Ok, back to the tutorial. We'll now need to create two shaders for the skybox. The vertex shader will take in the coordinates, output texture coordinates, and also take in uniforms for matrix transformations. In the main function create a vec4 which holds the final transformed coordinates. Now since these coordinates are now in screen space, we'll do something a bit weird. Instead of feeding gl_Position the coordinates as they are, we'll give it the x, y, w, and again w components. This will result in the z component always being 1 after the perspective division. And since the depth buffer takes the z component as its depth value, the skybox will always have a depth value of 1, so the furthest depth value possible, thus being behind all objects, as it should be. And finally we want to export the texture coordinates as the positions, except we'll flip the z axis to combat the coordinate system change.
For the fragment shader we just want to import the texture coordinates, the cubemap, and then set the fragColor to equal the texture. That's it.
Back in the main function I'll create a shader program and export the skybox texture unit. All that's left now is the drawing part.
We'll start by setting the depth function to GL_LEQUAL instead of the default GL_LESS since our skybox is right on the edge, aka 1, so we need that equal sign. Then we'll activate the shader and create the view and projection matrices which are identical to the ones we created in the camera class, except for one small detail. For the view matrix, we downgrade it to a mat3, and then we scale it back up to a mat4. This will make the last row and column of the matrix equal to 0, thus having no effect on translations. We only want the skybox to rotate, not move around. Then simply export these matrices to the vertex shader.

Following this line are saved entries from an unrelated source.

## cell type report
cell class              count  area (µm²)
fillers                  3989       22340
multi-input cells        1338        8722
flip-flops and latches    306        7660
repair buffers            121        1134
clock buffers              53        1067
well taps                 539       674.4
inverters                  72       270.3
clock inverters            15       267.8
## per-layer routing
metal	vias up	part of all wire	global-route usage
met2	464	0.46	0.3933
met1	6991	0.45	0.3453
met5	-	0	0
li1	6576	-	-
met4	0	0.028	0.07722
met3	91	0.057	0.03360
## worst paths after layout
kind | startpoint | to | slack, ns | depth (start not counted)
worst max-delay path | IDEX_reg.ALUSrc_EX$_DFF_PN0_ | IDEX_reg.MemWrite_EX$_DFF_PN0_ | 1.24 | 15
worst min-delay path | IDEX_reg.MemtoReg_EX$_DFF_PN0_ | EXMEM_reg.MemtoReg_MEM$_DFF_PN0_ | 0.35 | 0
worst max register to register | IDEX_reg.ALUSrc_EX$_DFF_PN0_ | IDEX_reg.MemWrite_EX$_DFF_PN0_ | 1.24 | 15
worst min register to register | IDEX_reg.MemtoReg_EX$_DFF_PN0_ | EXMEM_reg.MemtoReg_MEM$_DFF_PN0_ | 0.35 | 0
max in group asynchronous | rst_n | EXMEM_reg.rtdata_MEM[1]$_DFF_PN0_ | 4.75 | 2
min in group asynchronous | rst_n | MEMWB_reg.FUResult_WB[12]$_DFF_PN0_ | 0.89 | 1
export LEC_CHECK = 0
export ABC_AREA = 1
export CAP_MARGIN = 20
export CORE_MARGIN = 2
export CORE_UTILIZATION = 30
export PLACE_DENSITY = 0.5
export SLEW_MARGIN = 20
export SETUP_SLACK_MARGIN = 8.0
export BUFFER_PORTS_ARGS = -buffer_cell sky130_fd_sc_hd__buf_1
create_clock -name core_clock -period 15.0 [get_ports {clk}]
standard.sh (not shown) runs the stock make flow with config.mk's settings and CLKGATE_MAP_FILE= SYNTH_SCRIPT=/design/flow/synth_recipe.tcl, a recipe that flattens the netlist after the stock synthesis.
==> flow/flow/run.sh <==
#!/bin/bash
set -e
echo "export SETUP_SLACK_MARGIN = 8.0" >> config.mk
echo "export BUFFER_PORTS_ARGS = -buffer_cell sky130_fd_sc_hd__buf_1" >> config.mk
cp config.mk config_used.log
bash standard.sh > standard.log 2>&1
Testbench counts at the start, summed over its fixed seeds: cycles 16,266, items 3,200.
From an optimization exercise on the open Yosys and OpenROAD flow, aimed at small area; shortcuts taken in it are not production practice. Function was checked by simulation only, so behaviour that the tests miss may differ from the original.

==> design.v <==
module csa_fa(input a, input b, input c, output s, output co);
  assign s = a ^ b ^ c;
  assign co = (a & b) | (a & c) | (b & c);
endmodule
module csa_ha(input a, input b, output s, output co);
  assign s = a ^ b;
  assign co = a & b;
endmodule
module rca #(parameter W = 8) (input [W-1:0] a, input [W-1:0] b, input ci, output [W-1:0] s);
  wire [W:0] c;
  assign c[0] = ci;
  genvar i;
  generate for (i = 0; i < W; i = i + 1) begin : g
    csa_fa f (a[i], b[i], c[i], s[i], c[i+1]);
  end endgenerate
endmodule
module seg_dec(input [3:0] d, output [6:0] o);
  assign o[6] = (~d[3] & ~d[2] & ~d[1] & d[0]) | (d[2] & ~d[1] & ~d[0]);
  assign o[5] = (d[2] & ~d[1] & d[0]) | (d[2] & d[1] & ~d[0]);
  assign o[4] = ~d[2] & d[1] & ~d[0];
  assign o[3] = (~d[3] & ~d[2] & ~d[1] & d[0]) | (d[2] & ~d[1] & ~d[0]) | (d[2] & d[1] & d[0]);
  assign o[2] = (d[2] & ~d[1]) | d[0];
  assign o[1] = (~d[3] & ~d[2] & d[0]) | (~d[2] & d[1]) | (d[1] & d[0]);
  assign o[0] = (~d[3] & ~d[2] & ~d[1]) | (d[2] & d[1] & d[0]);
endmodule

Now the final part is to draw the cubemap itself just like any other object, except that when we bind the texture, we use GL_TEXTURE_CUBE_MAP instead of the usual GL_TEXTURE_2D. Don't forget to switch the depth testing to it's default GL_LESS after you are done with the skybox.

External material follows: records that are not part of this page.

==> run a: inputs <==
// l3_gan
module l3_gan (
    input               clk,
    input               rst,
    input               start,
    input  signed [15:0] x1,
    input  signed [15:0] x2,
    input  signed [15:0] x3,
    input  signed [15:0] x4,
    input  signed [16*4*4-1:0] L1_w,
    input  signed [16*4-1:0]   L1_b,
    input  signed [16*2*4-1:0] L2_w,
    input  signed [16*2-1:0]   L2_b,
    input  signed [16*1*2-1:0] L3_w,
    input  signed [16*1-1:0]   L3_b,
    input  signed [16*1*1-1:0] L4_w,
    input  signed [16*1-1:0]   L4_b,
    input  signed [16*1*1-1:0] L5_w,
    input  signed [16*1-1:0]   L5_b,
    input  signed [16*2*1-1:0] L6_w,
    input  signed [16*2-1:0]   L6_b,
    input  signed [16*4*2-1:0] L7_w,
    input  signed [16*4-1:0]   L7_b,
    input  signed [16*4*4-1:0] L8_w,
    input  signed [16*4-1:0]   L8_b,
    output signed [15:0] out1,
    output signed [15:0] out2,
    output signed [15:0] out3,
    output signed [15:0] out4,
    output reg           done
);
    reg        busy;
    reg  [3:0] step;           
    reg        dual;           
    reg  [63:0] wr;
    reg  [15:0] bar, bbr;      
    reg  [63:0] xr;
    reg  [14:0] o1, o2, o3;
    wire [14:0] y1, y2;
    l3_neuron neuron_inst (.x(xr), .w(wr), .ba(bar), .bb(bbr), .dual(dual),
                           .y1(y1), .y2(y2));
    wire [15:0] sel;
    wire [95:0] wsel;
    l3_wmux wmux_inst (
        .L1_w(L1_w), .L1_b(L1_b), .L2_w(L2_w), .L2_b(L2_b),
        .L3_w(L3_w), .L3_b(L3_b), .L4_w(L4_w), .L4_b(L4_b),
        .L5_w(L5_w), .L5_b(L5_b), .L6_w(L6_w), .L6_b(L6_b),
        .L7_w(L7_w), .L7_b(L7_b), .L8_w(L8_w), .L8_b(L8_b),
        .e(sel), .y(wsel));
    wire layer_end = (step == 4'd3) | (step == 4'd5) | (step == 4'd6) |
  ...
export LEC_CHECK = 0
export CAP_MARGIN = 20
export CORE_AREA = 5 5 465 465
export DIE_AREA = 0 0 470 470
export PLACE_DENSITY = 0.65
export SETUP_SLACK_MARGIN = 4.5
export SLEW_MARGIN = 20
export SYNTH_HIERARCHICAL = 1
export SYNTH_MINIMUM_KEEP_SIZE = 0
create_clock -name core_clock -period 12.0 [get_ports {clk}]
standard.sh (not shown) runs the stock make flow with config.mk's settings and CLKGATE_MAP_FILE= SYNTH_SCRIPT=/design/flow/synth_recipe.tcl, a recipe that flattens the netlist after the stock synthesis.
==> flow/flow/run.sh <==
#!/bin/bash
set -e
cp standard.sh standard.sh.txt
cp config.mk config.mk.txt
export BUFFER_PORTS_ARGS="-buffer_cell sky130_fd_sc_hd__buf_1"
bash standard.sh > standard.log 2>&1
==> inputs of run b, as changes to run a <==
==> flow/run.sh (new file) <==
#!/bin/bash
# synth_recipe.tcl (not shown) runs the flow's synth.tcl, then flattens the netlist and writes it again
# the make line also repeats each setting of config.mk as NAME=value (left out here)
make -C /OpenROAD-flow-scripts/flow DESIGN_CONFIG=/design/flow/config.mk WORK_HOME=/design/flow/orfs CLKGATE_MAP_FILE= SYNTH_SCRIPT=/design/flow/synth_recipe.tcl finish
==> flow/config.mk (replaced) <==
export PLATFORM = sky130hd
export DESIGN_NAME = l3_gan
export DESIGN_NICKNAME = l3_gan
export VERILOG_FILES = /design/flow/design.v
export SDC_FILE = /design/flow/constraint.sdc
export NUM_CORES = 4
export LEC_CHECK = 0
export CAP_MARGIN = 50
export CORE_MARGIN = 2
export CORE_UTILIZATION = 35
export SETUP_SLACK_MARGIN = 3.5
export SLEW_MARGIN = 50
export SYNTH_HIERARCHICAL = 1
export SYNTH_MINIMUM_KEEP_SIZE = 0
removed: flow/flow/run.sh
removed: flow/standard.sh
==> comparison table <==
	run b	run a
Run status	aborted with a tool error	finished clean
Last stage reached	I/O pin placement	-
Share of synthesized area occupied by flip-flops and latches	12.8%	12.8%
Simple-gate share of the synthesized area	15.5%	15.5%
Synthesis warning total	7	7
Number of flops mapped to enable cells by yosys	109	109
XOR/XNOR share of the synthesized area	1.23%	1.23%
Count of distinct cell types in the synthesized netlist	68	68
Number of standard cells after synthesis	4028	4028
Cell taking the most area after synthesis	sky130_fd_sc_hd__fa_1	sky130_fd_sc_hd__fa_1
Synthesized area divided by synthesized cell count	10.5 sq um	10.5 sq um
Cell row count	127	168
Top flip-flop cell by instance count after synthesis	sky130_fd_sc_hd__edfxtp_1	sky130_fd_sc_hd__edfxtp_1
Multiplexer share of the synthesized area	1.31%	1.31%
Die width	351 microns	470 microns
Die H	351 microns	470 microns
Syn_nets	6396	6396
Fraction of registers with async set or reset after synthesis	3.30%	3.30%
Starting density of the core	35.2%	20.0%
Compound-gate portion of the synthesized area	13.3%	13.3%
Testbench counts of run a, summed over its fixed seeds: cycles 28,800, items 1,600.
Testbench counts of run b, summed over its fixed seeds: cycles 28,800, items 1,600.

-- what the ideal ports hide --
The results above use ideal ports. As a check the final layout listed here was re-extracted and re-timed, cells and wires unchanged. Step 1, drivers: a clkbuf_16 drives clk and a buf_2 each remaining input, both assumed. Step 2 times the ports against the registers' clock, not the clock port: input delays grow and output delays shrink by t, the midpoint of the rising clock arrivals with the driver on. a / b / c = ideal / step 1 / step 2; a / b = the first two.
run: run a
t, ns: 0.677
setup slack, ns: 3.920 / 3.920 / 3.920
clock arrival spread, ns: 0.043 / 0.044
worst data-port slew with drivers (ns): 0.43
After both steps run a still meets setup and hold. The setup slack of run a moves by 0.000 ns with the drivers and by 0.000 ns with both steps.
Background: an optimization exercise with open tools, aiming at small area and a short achievable clock period. Do not read the settings as production practice. RTL that was checked went through simulation tests only; none was proved equivalent to the original. Power is estimated from default activity; no workload was simulated.

==> job 7565 <==
Design fir_15, start of the top module:
module fir_15 #
  (
    parameter integer C_S00_AXIS_TDATA_WIDTH  = 32,
    parameter integer C_M00_AXIS_TDATA_WIDTH  = 32
  )
  (
  input wire  s00_axis_aclk, s00_axis_aresetn,
  input wire  s00_axis_tlast, s00_axis_tvalid,
  input wire [C_S00_AXIS_TDATA_WIDTH-1 : 0] s00_axis_tdata,
  input wire [(C_S00_AXIS_TDATA_WIDTH/8)-1: 0] s00_axis_tstrb,
  output logic  s00_axis_tready,
  input wire  m00_axis_tready,
  output logic  m00_axis_tvalid, m00_axis_tlast,
  output logic [C_M00_AXIS_TDATA_WIDTH-1 : 0] m00_axis_tdata,
  output logic [(C_M00_AXIS_TDATA_WIDTH/8)-1: 0] m00_axis_tstrb
  );
Settings: LEC_CHECK=0, CAP_MARGIN=20, CORE_MARGIN=2, CORE_UTILIZATION=60, SETUP_SLACK_MARGIN=4.0, SLEW_MARGIN=20; clock period 7.5 ns.
run.sh (not shown) runs the stock make flow with config.mk's settings and CLKGATE_MAP_FILE= SYNTH_SCRIPT=/design/flow/synth_recipe.tcl, a recipe that flattens the netlist after the stock synthesis.
==> job 8997: changes against job 7565 <==
Settings changed: CORE_UTILIZATION 60 to 40.
==> notes <==
Synthesized cell count is the same in job 7565 and job 8997.
Global-route usage: job 7565 is higher than job 8997 (9.2 points).
Of job 7565 and job 8997, job 7565 has the higher via count (gap 2.7%, measured against job 8997).
Between job 8997 and job 7565, the lower worst hold slack is in job 8997 (gap 0.00059 ns).
Against job 8997, the design area of job 7565 is smaller by 1.7%.
Of job 8997 and job 7565, job 8997 has the higher die area (gap 49%, measured against job 7565).
Job 8997 finished with timing, DRC and antenna clean. Job 7565 ran to the end with no violations.
In job 8997 the combinational power is smaller than in job 7565, by about 2%.
Of job 8997 and job 7565, job 8997 has the higher register-to-register slack (gap 0.03 ns).
Of job 8997 and job 7565, job 8997 has the higher clock skew (gap 0.015 ns).
In sequential power, job 7565 and job 8997 hardly differ.
Between job 7565 and job 8997, the lower setup slack is in job 7565 (gap 0.019 ns).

If you boot up your program, you should now have a nice skybox all around you. If any of the faces are inverted or something like that, play around with the orientation of your images in an image editor. Trust me, it's a lot easier to just do that rather than trying to find a little logic bug caused by the two different coordinate systems, and the different texture reading origins. If you have seams that are clearly lines, then you can try adding glEnable(GL_TEXTURE_CUBE_MAP_SEAMLESS) somewhere in your code. If your seams are not lines, but simply clear differences in color between one face and another, then you probably just have a shitty skybox. If you can't see anything or only parts of the skybox, then you probably have back face culling enabled and wrote the indices in the wrong winding order. Simply disable face culling when drawing the skybox, or write the indices in the correct winding order.
In this tutorial I will show you what the geometry shader is and how you can use it to create things such as visible normals.
So far we've only used the vertex shader, and fragment shader, which suffice in most situations. But sometimes between the vertex and fragment shaders you want to have an extra step to modify the geometry of your meshes. Even though it might seem like you can do that in the vertex shader, you can only do things to individual vertices. If you wanted to modify a whole triangle, so a group of vertices, then you would need to use the geometry shader. The second advantage of the geometry shader is that it can switch between different types of primitives, and so can create or delete vertices.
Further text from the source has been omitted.